Reduced IL-6 levels and tumor-associated phospho-STAT3 are associated with reduced tumor development in a mouse model of lung cancer chemoprevention with myo-inositol.

Author(s): Unver N,  Delgado O,  Zeleke K,  Cumpian A,  Tang X,  Caetano MS,  Wang H,  Katayama H,  Yu H,  Szabo E,  Wistuba II,  Moghaddam SJ,  Hanash SM,  Ostrin EJ

Journal: Int J Cancer

Date: 2018 Apr 1

Major Program(s) or Research Group(s): LUACRG

PubMed ID: 29134640

PMC ID: PMC5805587

Abstract: Several promising chemopreventive agents have for lung cancer emerged in preclinical models and in retrospective trials.

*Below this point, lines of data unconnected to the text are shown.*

**config.mk**
```make
export PLATFORM = sky130hd
export DESIGN_NAME = jts16_snd_romarb
export DESIGN_NICKNAME = d
export VERILOG_FILES = /design/src/rtl/jts16_snd_romarb.sv
export SDC_FILE = /design/constraint.sdc
export NUM_CORES = 1
export LEC_CHECK = 0
export BUFFER_PORTS_ARGS = -buffer_cell sky130_fd_sc_hd__buf_4
export CORE_MARGIN = 3
export CORE_UTILIZATION = 48
export DETAILED_ROUTE_END_ITERATION = 10
export GPL_ROUTABILITY_DRIVEN = 1
export PLACE_DENSITY = 0.82
export SYNTH_ARGS = -nofsm -noshare
export SYNTH_HDL_FRONTEND = slang
export SYNTH_SLANG_ARGS = --single-unit
```
**constraint.sdc**
```tcl
create_clock -name clk -period 2.7 [get_ports clk]
set_input_delay 0.81 -clock clk [delete_from_list [all_inputs] [get_ports clk]]
set_output_delay 0.81 -clock clk [all_outputs]
set_load 0.01 [all_outputs]
```
**src/rtl/jts16_snd_romarb.sv**
```systemverilog
// Sound ROM arbiter: shares one SDRAM byte slot between the Z80 program
// ROM and the ADPCM sample ROM, each fronted by a one-entry hit cache.
module jts16_snd_romarb #(
  parameter logic [17:0] PCM_BASE = 18'h08000,
  parameter int          CPU_AW   = 15,
  parameter int          PCM_AW   = 17
) (
  input  logic              clk,
  input  logic              rst,
  input  logic [CPU_AW-1:0] rom_addr,
  input  logic              rom_cs,
  output logic [7:0]        rom_data,
  output logic              rom_ok,
  input  logic [PCM_AW-1:0] pcm_addr,
  input  logic              pcm_cs,
  output logic [7:0]        pcm_data,
  output logic              pcm_ok,
  output logic [17:0]       mem_addr,
  output logic              mem_cs,
  input  logic [7:0]        mem_data,
  input  logic              mem_ok
);

  localparam int TW = (PCM_AW > CPU_AW) ? PCM_AW : CPU_AW;

  typedef enum logic [1:0] {
    ST_IDLE,
    ST_WAIT,
    ST_DONE
  } state_t;

  state_t st, st_nx;

  logic              cpu_vld;
  logic [CPU_AW-1:0] cpu_tag;
  logic [7:0]        cpu_dat;
  logic              pcm_vld;
  logic [PCM_AW-1:0] pcm_tag;
  logic [7:0]        pcm_dat;

  logic          last_pcm, last_nx;
  logic          armed, armed_nx;
  logic [TW-1:0] fl_tag, tag_nx;
  logic          cs_nx;
  logic [17:0]   addr_nx;
  logic          fill;

  logic cpu_hit, pcm_hit;
  logic cpu_miss, pcm_miss;

  assign cpu_hit  = rom_cs & cpu_vld & (cpu_tag == rom_addr);
  assign pcm_hit  = pcm_cs & pcm_vld & (pcm_tag == pcm_addr);
  assign cpu_miss = rom_cs & ~cpu_hit;
  assign pcm_miss = pcm_cs & ~pcm_hit;

  assign rom_ok   = cpu_hit;
  assign pcm_ok   = pcm_hit;
  assign rom_data = cpu_dat;
  assign pcm_data = pcm_dat;

  always_ff @(posedge clk or posedge rst) begin
    if (rst) st <= ST_IDLE;
    else     st <= st_nx;
  end

  always_comb begin
    st_nx    = st;
    cs_nx    = mem_cs;
    addr_nx  = mem_addr;
    last_nx  = last_pcm;
    tag_nx   = fl_tag;
    armed_nx = armed;
    fill     = 1'b0;
    unique case (st)
      ST_IDLE: begin
        if (cpu_miss | pcm_miss) begin
          st_nx    = ST_WAIT;
          cs_nx    = 1'b1;
          armed_nx = 1'b0;
          if (pcm_miss && (!cpu_miss || !last_pcm)) begin
            last_nx = 1'b1;
            tag_nx  = TW'(pcm_addr);
            addr_nx = PCM_BASE + 18'(pcm_addr);
          end else begin
            last_nx = 1'b0;
            tag_nx  = TW'(rom_addr);
            addr_nx = 18'(rom_addr);
          end
        end
      end
      ST_WAIT: begin
        // first WAIT cycle may still see the previous address' ok
        armed_nx = 1'b1;
        if (armed && mem_ok) begin
          fill  = 1'b1;
          cs_nx = 1'b0;
          st_nx = ST_DONE;
        end
      end
      ST_DONE: st_nx = ST_IDLE;
      default: st_nx = ST_IDLE;
    endcase
  end

  always_ff @(posedge clk or posedge rst) begin
    if (rst) begin
      mem_cs   <= 1'b0;
      mem_addr <= '0;
      last_pcm <= 1'b1;
      armed    <= 1'b0;
      fl_tag   <= '0;
    end else begin
      mem_cs   <= cs_nx;
      mem_addr <= addr_nx;
      last_pcm <= last_nx;
      armed    <= armed_nx;
      fl_tag   <= tag_nx;
    end
  end

  always_ff @(posedge clk or posedge rst) begin
    if (rst) begin
      cpu_vld <= 1'b0;
      cpu_tag <= '0;
      cpu_dat <= 8'h00;
      pcm_vld <= 1'b0;
      pcm_tag <= '0;
      pcm_dat <= 8'h00;
    end else if (fill) begin
      if (last_pcm) begin
        pcm_vld <= 1'b1;
        pcm_tag <= fl_tag[PCM_AW-1:0];
        pcm_dat <= mem_data;
      end else begin
        cpu_vld <= 1'b1;
        cpu_tag <= fl_tag[CPU_AW-1:0];
        cpu_dat <= mem_data;
      end
    end
  end

endmodule
```
; ---- After elaboration in Yosys (flattened, before gate mapping)
; Cells that the tools add are included.
[op_classes]
bitwise = 10
addsub = 1
muxes = 13
n_reduce_logical = 13
eq_ne = 5
[op_table]
columns = cell, n
row1 = $add A16 B17 Y18 const A, 1
row2 = $mux W18, 1
row3 = $eq A17 B17 Y1, 1
row4 = $mux W17, 1
row5 = $eq A15 B15 Y1, 1
row6 = $reduce_and A2 Y1, 5
row7 = $and A1 B1 Y1, 6
row8 = $mux W1, 6
row9 = $mux W2, 2
row10 = $ne A2 B2 Y1 const B, 2
row11 = $pmux W1 S2, 2
row12 = $pmux W2 S2, 1
row13 = $not A1 Y1, 3
row14 = $reduce_and A3 Y1, 1
row15 = $eq A2 B1 Y1 const B, 1
row16 = $logic_and A1 B1 Y1, 2
row17 = $logic_not A1 Y1, 2
row18 = $logic_not A2 Y1, 1
row19 = $reduce_bool A2 Y1, 1
row20 = $logic_or A1 B1 Y1, 1
row21 = $or A1 B1 Y1, 1
[word_totals]
out_inout_bits = 37
inputBits = 45
regBits = 90
wordCells = 54

; ---- Logic depth before layout (Yosys ltp)
[logic_depth]
ltp_word = 8
depth_mapped = 8
mapped_depth_nobuf = 6

; ---- Least setup slack after synthesis
; Ideal clock, no wire load.
[synth_timing]
path_kind = input to output
startpoint = input pcm_addr[13]
endpoint = output pcm_ok
t_arrival_ns = 1.558
cell_stages = 4
path_buffers = 0
path_slack_ns = 0.332
t_required_ns = 1.890
cell_sequence = xor2_1 -> nor4_1 -> nand4_1 -> nor2_1
[synth_via]
elab_chain_len = 2
[synth_lines]
columns = element, line_no
row1 = from (decl), 14  ; input logic [PCM_AW-1:0] pcm_addr,
row2 = $eq A17 B17 Y1, 52  ; assign pcm_hit = pcm_cs & pcm_vld & (pcm_tag == pcm_addr);
row3 = $and A1 B1 Y1, 52
row4 = to (decl), 17  ; output logic pcm_ok,
; Every way passes these cells.

; ---- Worst setup path in the final report
; Ends and elaborated chain as after synthesis.

==> reports/qor.txt <==
HPWL Detailed -> 5796 µm
Hold Crit Class -> reg -> reg
total number of vias -> 2614
first-pass GRT wire length -> 13060 µm
wire per inst -> 16.61 µm
worst-path cell chain -> buf_8 > xor2_2 > nor4_2 > buf_4 > nand4_1 > nor2_2 > buf_6
unique cell type count in the Yosys netlist -> 32
H-tree levels -> 3
post-synthesis average cell area -> 11.12 µm²
max incr delay on CP -> 0.32 ns
I/O Buffers -> 81
Crit. End Element -> primary output
vias in the first global route -> 2678
Clock transition at path regs -> 0.08 ns
Clock Latency Late Sink -> 0.34 ns
Worst Path Buf+Inv -> 3
largest net degree at the start of global routing -> 76
Rows -> 30
TritonCTS buffer count -> 9
VDD IR max -> 505.1 µV
fmax -> 365.6 MHz
via-per-instance ratio -> 5.176
Slew @ Worst Pin -> 0.5982 ns
Finished Cell Area -> 4584 µm²
initial antenna violation count -> 0
total grt overflow -> 0
Hold Path Origin -> mem_cs
sequential element share of the synthesized area -> 0.5395
CTS tree -> built
Setup Skew -> 0.009496 ns
die area -> 8309 µm²
layout cells sized above 1 -> 0.3447
synthesized cell area -> 3481 µm²
CP max FO -> 2
Area after DPL -> 4189 µm²
Leak -> 2.271 nW
Final Hold Violating Endpoints -> 0
outcome -> finished, violations left
met3 GRT Util -> 0.04143
setup violators final -> 1
Place WS -> -0.1510 ns
slowest stage cell, crit path -> nor4_2
violated checks -> negative setup slack
Slew headroom -> 0.6003
reg-to-reg critical path startpoint -> pcm_tag[13]
nets -> 450
CTS root buf -> clkbuf_8
Top Usage Layer GRT -> met2
clk sinks -> 75
period utilization -> 1.013
Initial DRC Count -> 174
Max clock buf depth -> 2
M2 GR Usage -> 0.3360
met1 Use GR -> 0.2599
Post-Synthesis Cells -> 313
Min Hold Slack -> 0.4835 ns
Setup TNS -> -0.03515 ns
crit path kind -> in -> out
CP required -> 1.89 ns
ANT cells -> 0
Final Wtd Congestion -> 0.8268
TritonRoute pass-1 iters -> 7
final worst slack -> -0.03515 ns
area growth from synthesis to layout -> 31.70%
max_cap viols -> 0
gr usage total -> 0.2004
Pwr Density -> 1073 nW/µm²
clock period minus worst slack -> 2.735 ns
antenna-violating nets left -> 0
Arrival @ worst endpoint -> 1.93 ns
core region area -> 6907 µm²
Crit path max-delay family -> simple AND/OR/NAND/NOR gates
Slew Viols, Final -> 0
Yosys reg bits -> 75
starting density of the core -> 0.5040
Syn Nets -> 359
startpoint types -> input port
chip height -> 91.16 µm
final wirelength -> 8386 µm
drt drc -> 0
Critical path origin -> pcm_addr[13]
Chip Width -> 91.16 µm
Ys Warns -> 0
unrepaired setup endpoints after global routing -> true
num ports -> 82
`src/rtl/dram_arbiter.sv`:
```
// dram_arbiter: shares the single-port data RAM between the CPU load/store
// port and a DMA/debug port. The CPU has priority. The DMA port uses idle CPU
// slots. After MAX_WAIT lost conflicts, the DMA port gets a stall-protected
// burst window of up to BURST_MAX grants.
module dram_arbiter #(
    parameter int DW        = 32,
    parameter int AW        = 32,
    parameter int MAX_WAIT  = 4,
    parameter int BURST_MAX = 8
) (
    input  logic          clk,
    input  logic          rst,
    input  logic          cpu_req,
    input  logic          cpu_we,
    input  logic [AW-1:0] cpu_addr,
    input  logic [DW-1:0] cpu_wdata,
    output logic [DW-1:0] cpu_rdata,
    output logic          cpu_stall,
    input  logic          dma_req,
    input  logic          dma_we,
    input  logic [AW-1:0] dma_addr,
    input  logic [DW-1:0] dma_wdata,
    output logic          dma_gnt,
    output logic [DW-1:0] dma_rdata,
    output logic          dma_rvalid,
    output logic          ram_we,
    output logic [AW-1:0] ram_addr,
    output logic [DW-1:0] ram_wdata,
    input  logic [DW-1:0] ram_rdata
);

    localparam int WW = $clog2(MAX_WAIT) + 1;
    localparam int BW = $clog2(BURST_MAX) + 1;
    localparam logic [WW-1:0] WAIT_LAST = WW'(MAX_WAIT - 1);
    localparam logic [BW-1:0] BEAT_LAST = BW'(BURST_MAX - 1);

    typedef enum logic {IDLE, DMA_OWN} state_t;

    state_t        state, state_nxt;
    logic [WW-1:0] wait_cnt, wait_nxt;
    logic [BW-1:0] beat_cnt, beat_nxt;

    // The CPU sees the RAM read port directly. Its data is only meaningful
    // while the CPU owns the port.
    assign cpu_rdata = ram_rdata;

    // Arbitration state: FSM, conflict counter and burst beat counter.
    always_ff @(posedge clk) begin
        if (rst) begin
            state    <= IDLE;
            wait_cnt <= '0;
            beat_cnt <= '0;
        end else begin
            state    <= state_nxt;
            wait_cnt <= wait_nxt;
            beat_cnt <= beat_nxt;
        end
    end

    // Next-state logic, grant logic and the RAM port mux.
    always_comb begin
        state_nxt = state;
        wait_nxt  = wait_cnt;
        beat_nxt  = beat_cnt;
        cpu_stall = 1'b0;
        dma_gnt   = 1'b0;
        ram_we    = cpu_req & cpu_we;
        ram_addr  = cpu_addr;
        ram_wdata = cpu_wdata;
        case (state)
            IDLE: begin
                dma_gnt = dma_req & ~cpu_req;
                if (dma_gnt) begin
                    ram_we    = dma_we;
                    ram_addr  = dma_addr;
                    ram_wdata = dma_wdata;
                end
                if (cpu_req && dma_req) begin
                    if (wait_cnt == WAIT_LAST) begin
                        state_nxt = DMA_OWN;
                        wait_nxt  = '0;
                        beat_nxt  = '0;
                    end else begin
                        wait_nxt = wait_cnt + 1'b1;
                    end
                end else begin
                    wait_nxt = '0;
                end
            end
            DMA_OWN: begin
                // The CPU is frozen for the whole window, even when it is idle.
                cpu_stall = 1'b1;
                dma_gnt   = dma_req;
                ram_we    = dma_req & dma_we;
                ram_addr  = dma_addr;
                ram_wdata = dma_wdata;
                wait_nxt  = '0;
                if (!dma_req) begin
                    state_nxt = IDLE;
                end else begin
                    beat_nxt = beat_cnt + 1'b1;
                    if (beat_cnt == BEAT_LAST) state_nxt = IDLE;
                end
            end
            default: state_nxt = IDLE;
        endcase
    end

    // DMA read return: registered one cycle after a read grant.
    always_ff @(posedge clk) begin
        if (rst) begin
            dma_rvalid <= 1'b0;
            dma_rdata  <= '0;
        end else begin
            dma_rvalid <= dma_gnt & ~dma_we;
            if (dma_gnt && !dma_we) dma_rdata <= ram_rdata;
        end
    end

endmodule

```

These agents have been shown to modulate pathways altered in carcinogenesis and reduce markers of carcinogenesis in animal and cell culture models. Cancer-prone transgenic mice with oncogenic Kras expressed in the airway epithelium (CcspCre/+ ; KrasLSL-G12D/+ ) were raised on diets compounded with myo-inositol. These animals form lung premalignant lesions in a stereotypical fashion over the ten weeks following weaning. Mice raised on myo-inositol containing diets showed potent reduction in the number, size, and stage of lesions as compared to those raised on control diets. myo-inositol has previously been reported to inhibit phosphoinositide 3-kinase (PI3K) signaling. However, in mice raised on myo-inositol, total PI3K signaling was largely unaffected. Proteomic and cytokine analyses revealed large reduction in IL-6 related pathways, including STAT3 phosphorylation. This effect was not due to direct inhibition of IL-6 production and autocrine signaling within the tumor cell, but rather through alteration in macrophage recruitment and in phenotype switching, with an increase in antitumoral M1 macrophages.